=== Work task ===
Below are some records. Count the lines with "track" in them and give nothing but the total.
START Task data
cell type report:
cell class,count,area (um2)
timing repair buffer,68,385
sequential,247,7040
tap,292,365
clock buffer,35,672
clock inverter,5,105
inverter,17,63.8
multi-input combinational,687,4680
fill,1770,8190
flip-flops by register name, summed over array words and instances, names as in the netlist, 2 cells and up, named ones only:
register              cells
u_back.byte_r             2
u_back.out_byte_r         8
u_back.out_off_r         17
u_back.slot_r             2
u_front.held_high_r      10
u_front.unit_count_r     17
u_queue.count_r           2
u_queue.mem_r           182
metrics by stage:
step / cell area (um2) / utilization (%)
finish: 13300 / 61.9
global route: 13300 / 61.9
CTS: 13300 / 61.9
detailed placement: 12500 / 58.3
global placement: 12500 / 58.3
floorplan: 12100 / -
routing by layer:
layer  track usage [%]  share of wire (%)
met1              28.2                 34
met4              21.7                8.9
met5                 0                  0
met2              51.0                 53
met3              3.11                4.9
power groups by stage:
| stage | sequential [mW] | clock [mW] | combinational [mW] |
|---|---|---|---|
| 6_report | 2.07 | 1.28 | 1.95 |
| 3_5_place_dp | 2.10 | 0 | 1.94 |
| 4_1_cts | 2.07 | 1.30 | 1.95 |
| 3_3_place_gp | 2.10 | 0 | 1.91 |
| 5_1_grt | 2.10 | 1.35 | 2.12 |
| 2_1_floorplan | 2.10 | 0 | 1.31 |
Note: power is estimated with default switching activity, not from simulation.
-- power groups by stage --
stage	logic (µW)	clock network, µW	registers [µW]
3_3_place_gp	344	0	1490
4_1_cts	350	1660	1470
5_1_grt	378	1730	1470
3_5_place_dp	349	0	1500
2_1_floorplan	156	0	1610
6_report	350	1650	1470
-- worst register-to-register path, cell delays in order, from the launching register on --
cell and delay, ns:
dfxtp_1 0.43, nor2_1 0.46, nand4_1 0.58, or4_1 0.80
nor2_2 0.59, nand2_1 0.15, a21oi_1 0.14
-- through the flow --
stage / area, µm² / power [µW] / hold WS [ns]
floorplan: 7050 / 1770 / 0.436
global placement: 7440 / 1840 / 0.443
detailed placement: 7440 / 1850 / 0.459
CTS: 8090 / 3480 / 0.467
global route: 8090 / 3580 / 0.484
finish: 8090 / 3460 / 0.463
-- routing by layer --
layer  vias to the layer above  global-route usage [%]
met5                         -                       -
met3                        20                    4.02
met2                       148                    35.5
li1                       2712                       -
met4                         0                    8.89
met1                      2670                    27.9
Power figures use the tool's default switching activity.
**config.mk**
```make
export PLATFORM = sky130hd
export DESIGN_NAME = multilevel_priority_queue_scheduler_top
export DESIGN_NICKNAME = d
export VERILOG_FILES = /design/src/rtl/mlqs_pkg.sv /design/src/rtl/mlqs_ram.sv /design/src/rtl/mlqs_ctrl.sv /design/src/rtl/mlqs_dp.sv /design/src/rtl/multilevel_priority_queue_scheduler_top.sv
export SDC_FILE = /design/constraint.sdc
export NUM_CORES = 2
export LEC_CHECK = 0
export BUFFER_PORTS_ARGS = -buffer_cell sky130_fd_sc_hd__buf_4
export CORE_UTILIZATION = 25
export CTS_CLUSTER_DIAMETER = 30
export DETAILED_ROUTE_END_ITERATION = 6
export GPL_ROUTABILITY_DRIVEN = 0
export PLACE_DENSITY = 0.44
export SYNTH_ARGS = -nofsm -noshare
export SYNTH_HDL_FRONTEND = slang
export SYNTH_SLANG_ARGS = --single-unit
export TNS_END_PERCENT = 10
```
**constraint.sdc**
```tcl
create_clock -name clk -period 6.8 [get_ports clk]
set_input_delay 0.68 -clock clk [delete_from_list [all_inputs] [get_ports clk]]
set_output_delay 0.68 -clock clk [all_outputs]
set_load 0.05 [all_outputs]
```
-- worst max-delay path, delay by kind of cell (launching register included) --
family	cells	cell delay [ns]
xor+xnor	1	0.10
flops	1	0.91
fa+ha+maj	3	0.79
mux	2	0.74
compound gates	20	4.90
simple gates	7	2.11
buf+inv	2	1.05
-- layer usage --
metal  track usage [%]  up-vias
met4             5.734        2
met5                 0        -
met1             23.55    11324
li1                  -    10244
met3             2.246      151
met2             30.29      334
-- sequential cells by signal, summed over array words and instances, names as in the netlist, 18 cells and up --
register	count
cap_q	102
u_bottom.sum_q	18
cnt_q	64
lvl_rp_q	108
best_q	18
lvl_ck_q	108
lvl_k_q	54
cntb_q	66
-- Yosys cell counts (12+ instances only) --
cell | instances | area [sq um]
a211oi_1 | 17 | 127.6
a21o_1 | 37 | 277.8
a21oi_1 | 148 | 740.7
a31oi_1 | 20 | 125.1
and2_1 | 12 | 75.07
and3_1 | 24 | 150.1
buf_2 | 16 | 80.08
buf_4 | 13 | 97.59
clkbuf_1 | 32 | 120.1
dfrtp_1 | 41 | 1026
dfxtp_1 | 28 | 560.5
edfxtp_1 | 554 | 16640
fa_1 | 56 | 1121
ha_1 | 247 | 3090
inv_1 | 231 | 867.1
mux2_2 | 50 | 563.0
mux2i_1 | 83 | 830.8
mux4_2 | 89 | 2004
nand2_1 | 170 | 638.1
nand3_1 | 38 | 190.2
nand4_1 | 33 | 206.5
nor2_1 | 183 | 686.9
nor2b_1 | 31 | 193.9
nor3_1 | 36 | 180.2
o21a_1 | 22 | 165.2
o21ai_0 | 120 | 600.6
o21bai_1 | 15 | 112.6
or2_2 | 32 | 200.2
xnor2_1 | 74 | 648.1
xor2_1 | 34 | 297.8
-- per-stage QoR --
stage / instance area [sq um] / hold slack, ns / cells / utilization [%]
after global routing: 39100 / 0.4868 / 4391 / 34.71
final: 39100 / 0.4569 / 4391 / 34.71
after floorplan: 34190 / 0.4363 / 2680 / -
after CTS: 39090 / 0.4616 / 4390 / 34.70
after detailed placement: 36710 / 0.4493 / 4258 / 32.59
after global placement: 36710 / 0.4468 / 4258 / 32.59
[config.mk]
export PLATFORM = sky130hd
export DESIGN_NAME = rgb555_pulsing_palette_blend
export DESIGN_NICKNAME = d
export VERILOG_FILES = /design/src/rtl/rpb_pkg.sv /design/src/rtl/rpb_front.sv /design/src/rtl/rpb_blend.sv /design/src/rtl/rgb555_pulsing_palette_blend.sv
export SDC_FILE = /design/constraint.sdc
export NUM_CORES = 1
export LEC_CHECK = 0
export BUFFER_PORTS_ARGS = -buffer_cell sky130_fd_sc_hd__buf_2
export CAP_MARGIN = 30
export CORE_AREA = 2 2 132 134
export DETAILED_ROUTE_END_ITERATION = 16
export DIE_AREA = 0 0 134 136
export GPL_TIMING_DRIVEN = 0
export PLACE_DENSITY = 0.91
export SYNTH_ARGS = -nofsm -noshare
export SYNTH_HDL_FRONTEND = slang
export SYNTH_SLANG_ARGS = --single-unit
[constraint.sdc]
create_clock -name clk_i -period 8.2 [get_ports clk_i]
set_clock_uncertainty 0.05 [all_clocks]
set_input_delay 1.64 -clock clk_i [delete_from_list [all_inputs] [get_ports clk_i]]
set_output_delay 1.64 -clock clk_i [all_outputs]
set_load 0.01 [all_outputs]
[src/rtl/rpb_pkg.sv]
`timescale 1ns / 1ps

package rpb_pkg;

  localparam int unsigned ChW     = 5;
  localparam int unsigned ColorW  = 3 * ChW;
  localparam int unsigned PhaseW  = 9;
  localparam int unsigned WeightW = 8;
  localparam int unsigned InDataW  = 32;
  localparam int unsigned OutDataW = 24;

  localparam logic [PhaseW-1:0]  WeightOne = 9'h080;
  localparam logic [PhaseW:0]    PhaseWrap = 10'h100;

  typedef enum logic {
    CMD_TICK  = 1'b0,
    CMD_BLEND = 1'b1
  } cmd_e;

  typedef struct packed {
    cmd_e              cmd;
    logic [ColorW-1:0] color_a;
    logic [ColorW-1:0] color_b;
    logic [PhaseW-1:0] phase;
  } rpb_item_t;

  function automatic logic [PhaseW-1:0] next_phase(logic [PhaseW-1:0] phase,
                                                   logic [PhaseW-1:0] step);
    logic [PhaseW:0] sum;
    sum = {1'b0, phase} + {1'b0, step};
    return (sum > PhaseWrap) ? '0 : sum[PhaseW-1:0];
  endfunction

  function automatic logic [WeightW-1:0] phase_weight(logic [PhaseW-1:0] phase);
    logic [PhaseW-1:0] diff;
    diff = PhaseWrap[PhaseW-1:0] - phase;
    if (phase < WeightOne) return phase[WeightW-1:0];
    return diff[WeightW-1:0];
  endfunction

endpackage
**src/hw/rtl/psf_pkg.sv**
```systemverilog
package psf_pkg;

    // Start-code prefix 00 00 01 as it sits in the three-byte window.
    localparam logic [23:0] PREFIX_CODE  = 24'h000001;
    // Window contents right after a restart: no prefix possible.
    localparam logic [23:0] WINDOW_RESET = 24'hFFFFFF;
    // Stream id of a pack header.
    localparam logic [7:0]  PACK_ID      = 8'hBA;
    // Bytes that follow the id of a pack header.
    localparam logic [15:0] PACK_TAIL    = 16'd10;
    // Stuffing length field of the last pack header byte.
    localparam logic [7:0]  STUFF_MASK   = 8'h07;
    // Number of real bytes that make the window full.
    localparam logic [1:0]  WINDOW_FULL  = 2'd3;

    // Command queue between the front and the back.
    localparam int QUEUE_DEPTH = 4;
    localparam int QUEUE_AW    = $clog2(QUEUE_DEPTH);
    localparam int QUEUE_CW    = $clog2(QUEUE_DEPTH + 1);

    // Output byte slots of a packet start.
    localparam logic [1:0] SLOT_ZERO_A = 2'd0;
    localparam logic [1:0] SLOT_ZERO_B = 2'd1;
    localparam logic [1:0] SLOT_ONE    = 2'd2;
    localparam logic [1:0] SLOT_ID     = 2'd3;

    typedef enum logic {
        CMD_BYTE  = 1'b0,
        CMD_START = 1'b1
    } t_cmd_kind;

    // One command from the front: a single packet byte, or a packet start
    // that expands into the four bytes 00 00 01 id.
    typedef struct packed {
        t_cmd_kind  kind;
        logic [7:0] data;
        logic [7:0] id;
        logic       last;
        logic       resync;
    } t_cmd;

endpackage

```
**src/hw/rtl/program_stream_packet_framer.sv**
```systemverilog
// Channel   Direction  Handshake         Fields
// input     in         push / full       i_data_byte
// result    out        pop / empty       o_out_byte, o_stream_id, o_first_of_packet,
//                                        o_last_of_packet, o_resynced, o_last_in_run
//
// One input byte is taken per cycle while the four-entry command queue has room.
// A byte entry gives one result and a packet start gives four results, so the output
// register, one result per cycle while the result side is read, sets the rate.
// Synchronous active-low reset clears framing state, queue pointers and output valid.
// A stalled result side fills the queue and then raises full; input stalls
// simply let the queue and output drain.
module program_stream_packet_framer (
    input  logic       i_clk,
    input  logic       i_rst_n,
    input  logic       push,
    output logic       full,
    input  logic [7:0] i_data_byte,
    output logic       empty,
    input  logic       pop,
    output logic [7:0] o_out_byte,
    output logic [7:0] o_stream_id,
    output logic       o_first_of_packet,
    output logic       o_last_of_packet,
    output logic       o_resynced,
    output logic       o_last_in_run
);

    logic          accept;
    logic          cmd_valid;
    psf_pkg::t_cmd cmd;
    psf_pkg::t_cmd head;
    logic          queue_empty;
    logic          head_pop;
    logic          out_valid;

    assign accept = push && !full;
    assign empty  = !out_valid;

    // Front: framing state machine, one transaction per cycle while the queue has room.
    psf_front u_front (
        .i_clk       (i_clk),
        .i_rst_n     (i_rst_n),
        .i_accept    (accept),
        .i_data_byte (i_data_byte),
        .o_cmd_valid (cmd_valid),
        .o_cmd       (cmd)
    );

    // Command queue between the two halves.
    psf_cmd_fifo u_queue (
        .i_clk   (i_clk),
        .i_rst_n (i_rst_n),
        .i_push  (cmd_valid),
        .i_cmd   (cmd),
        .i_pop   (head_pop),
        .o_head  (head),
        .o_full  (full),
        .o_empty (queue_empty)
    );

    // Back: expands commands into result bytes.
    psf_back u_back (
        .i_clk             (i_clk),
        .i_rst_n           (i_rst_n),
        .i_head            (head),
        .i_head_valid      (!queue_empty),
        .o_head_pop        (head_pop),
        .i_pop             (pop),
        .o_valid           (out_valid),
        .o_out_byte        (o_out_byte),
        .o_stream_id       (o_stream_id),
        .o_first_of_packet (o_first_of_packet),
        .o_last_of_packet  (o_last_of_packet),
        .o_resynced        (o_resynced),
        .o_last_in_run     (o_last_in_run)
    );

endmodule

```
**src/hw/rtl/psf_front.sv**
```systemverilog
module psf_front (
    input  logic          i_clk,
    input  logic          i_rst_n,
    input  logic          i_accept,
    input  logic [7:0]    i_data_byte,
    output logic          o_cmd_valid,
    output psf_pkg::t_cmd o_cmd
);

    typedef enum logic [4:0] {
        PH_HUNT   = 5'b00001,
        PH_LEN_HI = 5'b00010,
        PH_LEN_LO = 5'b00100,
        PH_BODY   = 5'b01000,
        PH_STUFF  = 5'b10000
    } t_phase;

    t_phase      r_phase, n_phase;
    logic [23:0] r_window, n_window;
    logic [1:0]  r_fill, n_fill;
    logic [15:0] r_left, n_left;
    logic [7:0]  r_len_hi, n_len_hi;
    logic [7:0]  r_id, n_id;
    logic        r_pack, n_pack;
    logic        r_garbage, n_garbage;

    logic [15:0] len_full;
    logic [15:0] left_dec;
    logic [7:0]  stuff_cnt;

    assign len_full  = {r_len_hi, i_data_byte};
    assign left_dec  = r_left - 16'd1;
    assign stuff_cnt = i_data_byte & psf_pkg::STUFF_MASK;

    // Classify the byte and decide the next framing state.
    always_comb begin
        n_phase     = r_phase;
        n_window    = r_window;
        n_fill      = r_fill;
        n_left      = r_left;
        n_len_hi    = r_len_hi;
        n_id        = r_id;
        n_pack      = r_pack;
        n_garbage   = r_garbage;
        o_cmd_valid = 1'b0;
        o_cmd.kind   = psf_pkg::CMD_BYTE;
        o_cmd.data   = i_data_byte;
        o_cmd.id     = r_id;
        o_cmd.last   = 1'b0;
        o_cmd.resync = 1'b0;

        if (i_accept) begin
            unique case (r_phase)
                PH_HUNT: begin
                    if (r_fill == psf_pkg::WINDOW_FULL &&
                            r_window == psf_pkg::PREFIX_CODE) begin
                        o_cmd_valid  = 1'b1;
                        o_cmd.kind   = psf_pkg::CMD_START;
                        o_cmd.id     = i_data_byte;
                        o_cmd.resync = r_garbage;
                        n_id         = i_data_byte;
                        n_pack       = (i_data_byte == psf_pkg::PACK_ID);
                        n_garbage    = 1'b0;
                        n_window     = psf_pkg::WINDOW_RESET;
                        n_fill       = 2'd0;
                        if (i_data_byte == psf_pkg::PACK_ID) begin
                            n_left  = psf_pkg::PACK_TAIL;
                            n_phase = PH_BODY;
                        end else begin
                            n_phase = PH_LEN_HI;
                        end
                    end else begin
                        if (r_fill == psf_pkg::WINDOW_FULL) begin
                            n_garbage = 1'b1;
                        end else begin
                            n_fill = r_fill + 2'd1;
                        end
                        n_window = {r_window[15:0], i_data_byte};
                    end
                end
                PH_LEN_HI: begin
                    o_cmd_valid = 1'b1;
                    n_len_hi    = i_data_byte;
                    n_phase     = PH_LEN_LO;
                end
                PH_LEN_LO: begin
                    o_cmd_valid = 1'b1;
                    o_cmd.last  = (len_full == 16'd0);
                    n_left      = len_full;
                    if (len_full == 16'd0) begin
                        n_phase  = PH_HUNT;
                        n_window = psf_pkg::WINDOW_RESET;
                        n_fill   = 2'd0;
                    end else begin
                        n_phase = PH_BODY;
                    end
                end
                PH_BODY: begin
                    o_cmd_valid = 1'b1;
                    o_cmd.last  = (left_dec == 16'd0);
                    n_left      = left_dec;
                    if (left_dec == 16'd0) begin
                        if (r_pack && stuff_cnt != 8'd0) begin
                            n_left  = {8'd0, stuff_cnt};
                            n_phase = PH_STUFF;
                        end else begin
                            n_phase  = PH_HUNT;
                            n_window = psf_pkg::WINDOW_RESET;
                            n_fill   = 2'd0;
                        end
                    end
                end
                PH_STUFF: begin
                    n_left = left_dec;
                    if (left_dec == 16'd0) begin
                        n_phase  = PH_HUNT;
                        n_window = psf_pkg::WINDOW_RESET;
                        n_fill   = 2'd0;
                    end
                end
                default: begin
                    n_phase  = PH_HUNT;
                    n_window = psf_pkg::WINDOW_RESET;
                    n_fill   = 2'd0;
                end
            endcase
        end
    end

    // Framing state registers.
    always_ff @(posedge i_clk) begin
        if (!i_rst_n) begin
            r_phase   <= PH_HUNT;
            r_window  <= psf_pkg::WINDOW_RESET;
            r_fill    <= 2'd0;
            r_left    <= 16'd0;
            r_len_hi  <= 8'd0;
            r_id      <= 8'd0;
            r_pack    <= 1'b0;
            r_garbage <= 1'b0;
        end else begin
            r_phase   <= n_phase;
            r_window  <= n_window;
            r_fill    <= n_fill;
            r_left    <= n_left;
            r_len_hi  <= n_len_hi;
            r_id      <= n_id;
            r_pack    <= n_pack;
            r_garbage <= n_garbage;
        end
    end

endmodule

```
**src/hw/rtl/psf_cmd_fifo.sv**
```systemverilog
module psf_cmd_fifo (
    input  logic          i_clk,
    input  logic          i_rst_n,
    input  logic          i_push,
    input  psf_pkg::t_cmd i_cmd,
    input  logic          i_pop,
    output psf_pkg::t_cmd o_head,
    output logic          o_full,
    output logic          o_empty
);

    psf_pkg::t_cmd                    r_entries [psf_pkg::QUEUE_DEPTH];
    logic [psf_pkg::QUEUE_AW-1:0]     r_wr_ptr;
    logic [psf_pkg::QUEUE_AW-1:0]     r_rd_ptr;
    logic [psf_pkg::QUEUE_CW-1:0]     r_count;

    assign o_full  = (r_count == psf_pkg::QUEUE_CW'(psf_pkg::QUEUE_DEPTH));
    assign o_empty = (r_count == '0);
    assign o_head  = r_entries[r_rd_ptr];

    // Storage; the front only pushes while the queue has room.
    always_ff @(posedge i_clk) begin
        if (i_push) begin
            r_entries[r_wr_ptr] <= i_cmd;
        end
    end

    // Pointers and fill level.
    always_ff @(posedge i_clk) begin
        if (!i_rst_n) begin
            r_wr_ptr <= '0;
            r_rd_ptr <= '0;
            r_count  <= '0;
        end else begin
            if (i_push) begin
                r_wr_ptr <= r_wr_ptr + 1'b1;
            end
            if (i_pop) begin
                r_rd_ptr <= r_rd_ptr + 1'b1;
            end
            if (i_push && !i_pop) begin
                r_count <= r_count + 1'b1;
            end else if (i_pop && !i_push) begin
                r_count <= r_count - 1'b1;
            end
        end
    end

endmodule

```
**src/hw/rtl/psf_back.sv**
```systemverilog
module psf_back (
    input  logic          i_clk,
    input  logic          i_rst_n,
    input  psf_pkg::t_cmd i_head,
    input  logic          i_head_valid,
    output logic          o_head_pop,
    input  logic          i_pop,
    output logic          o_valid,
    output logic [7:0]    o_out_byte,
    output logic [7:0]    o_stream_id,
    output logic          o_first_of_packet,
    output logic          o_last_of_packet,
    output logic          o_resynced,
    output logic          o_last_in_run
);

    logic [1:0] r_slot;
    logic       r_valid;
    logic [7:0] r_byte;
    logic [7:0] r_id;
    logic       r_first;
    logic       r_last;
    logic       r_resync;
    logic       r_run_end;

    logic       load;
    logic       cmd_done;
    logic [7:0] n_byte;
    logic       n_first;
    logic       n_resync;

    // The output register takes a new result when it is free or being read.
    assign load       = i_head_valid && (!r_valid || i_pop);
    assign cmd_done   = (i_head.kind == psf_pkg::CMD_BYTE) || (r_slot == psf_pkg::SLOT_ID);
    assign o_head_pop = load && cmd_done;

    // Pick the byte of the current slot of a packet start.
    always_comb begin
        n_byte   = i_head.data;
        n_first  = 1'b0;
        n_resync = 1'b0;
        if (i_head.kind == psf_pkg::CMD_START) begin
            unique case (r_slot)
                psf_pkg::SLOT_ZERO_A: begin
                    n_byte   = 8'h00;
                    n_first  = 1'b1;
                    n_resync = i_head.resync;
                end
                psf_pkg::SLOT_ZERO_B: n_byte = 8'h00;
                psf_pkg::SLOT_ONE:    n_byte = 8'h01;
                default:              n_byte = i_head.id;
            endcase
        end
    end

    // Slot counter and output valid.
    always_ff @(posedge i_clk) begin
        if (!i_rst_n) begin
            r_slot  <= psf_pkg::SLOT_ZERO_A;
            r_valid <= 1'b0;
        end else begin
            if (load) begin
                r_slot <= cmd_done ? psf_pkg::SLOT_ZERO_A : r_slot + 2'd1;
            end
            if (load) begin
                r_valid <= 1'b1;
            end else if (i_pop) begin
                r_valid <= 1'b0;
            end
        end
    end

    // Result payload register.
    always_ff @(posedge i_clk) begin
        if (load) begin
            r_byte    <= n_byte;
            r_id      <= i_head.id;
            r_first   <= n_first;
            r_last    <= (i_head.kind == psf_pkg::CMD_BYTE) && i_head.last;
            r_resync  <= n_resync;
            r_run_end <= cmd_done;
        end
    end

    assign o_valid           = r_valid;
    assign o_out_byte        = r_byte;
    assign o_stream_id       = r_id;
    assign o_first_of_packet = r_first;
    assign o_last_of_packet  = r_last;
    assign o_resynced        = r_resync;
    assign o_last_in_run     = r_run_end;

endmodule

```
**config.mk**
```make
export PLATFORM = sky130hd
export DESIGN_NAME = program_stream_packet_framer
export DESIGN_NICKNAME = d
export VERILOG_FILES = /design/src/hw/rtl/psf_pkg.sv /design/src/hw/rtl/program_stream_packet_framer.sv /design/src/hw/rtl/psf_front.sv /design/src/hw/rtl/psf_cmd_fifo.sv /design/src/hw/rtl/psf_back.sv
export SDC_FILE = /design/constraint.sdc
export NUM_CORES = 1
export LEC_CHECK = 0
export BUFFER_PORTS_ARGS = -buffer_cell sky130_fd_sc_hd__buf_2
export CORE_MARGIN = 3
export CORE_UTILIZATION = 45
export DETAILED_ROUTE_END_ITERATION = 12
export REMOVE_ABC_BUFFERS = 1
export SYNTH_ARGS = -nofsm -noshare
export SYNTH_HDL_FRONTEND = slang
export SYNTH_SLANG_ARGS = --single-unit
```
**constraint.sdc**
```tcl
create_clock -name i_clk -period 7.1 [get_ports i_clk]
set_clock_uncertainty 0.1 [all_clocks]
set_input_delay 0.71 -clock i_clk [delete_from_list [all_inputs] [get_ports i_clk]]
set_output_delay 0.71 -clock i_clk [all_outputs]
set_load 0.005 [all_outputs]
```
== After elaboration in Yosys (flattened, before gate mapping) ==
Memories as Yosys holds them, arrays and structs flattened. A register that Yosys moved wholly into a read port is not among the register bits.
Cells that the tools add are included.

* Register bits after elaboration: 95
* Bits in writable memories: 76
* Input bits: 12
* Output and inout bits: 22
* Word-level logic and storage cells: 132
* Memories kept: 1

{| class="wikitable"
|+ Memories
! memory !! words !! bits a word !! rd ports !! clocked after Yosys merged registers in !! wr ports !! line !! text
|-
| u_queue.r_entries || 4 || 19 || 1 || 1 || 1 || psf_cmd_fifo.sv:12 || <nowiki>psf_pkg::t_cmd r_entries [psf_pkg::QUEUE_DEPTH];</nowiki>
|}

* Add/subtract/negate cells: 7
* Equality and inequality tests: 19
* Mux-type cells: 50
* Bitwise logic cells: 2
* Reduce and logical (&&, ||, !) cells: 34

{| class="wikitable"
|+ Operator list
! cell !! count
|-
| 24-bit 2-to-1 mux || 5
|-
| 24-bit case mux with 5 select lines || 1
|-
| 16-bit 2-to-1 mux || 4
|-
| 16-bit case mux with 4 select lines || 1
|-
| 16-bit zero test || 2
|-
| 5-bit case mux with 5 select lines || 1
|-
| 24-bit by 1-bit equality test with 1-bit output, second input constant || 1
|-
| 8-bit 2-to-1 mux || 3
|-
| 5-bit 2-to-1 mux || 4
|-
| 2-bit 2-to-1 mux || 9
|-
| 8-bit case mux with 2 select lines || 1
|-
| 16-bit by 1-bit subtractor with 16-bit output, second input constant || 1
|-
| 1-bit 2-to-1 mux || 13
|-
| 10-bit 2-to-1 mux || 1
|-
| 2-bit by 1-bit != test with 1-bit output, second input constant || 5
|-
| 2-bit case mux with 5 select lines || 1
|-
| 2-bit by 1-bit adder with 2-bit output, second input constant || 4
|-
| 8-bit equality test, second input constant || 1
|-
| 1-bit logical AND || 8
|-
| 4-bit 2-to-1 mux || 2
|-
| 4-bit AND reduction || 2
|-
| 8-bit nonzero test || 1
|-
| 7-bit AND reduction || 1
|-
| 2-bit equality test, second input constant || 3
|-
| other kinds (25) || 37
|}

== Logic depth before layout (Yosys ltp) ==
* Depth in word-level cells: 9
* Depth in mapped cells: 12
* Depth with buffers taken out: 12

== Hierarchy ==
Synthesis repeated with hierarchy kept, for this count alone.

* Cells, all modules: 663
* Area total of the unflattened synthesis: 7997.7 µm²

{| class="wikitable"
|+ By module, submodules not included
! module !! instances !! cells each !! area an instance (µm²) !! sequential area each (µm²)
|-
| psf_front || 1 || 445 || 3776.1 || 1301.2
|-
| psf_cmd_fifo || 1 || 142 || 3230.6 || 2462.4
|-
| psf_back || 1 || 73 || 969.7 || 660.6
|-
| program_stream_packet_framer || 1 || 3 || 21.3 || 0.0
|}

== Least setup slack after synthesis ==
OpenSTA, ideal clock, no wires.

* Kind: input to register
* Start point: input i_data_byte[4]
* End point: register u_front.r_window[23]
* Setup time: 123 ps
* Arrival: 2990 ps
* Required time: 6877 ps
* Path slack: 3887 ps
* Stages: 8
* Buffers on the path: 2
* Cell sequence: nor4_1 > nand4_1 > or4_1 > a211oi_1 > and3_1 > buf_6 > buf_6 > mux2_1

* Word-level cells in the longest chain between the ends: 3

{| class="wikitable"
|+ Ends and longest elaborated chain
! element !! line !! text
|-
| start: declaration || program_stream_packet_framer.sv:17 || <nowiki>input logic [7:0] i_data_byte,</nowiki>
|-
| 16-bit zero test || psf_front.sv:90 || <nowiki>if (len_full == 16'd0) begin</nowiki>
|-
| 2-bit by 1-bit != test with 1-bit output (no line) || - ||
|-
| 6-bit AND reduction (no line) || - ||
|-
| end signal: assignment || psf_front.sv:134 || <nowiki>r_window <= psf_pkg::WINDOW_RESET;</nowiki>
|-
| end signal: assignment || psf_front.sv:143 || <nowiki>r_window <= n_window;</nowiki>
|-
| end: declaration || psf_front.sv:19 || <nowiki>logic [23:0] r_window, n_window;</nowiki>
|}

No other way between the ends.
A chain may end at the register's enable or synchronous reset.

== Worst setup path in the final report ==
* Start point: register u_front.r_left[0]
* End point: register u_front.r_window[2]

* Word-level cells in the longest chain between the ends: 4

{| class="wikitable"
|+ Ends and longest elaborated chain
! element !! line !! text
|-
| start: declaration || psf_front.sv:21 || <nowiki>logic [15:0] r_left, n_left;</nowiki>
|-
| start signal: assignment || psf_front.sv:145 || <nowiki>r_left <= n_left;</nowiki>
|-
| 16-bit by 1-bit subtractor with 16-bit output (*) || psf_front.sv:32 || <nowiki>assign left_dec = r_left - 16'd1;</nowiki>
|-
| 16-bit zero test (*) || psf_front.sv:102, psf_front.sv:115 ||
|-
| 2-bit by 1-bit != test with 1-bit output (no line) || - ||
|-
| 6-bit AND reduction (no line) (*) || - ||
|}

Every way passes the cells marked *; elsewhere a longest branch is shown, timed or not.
END Task data
=== Task answer ===
2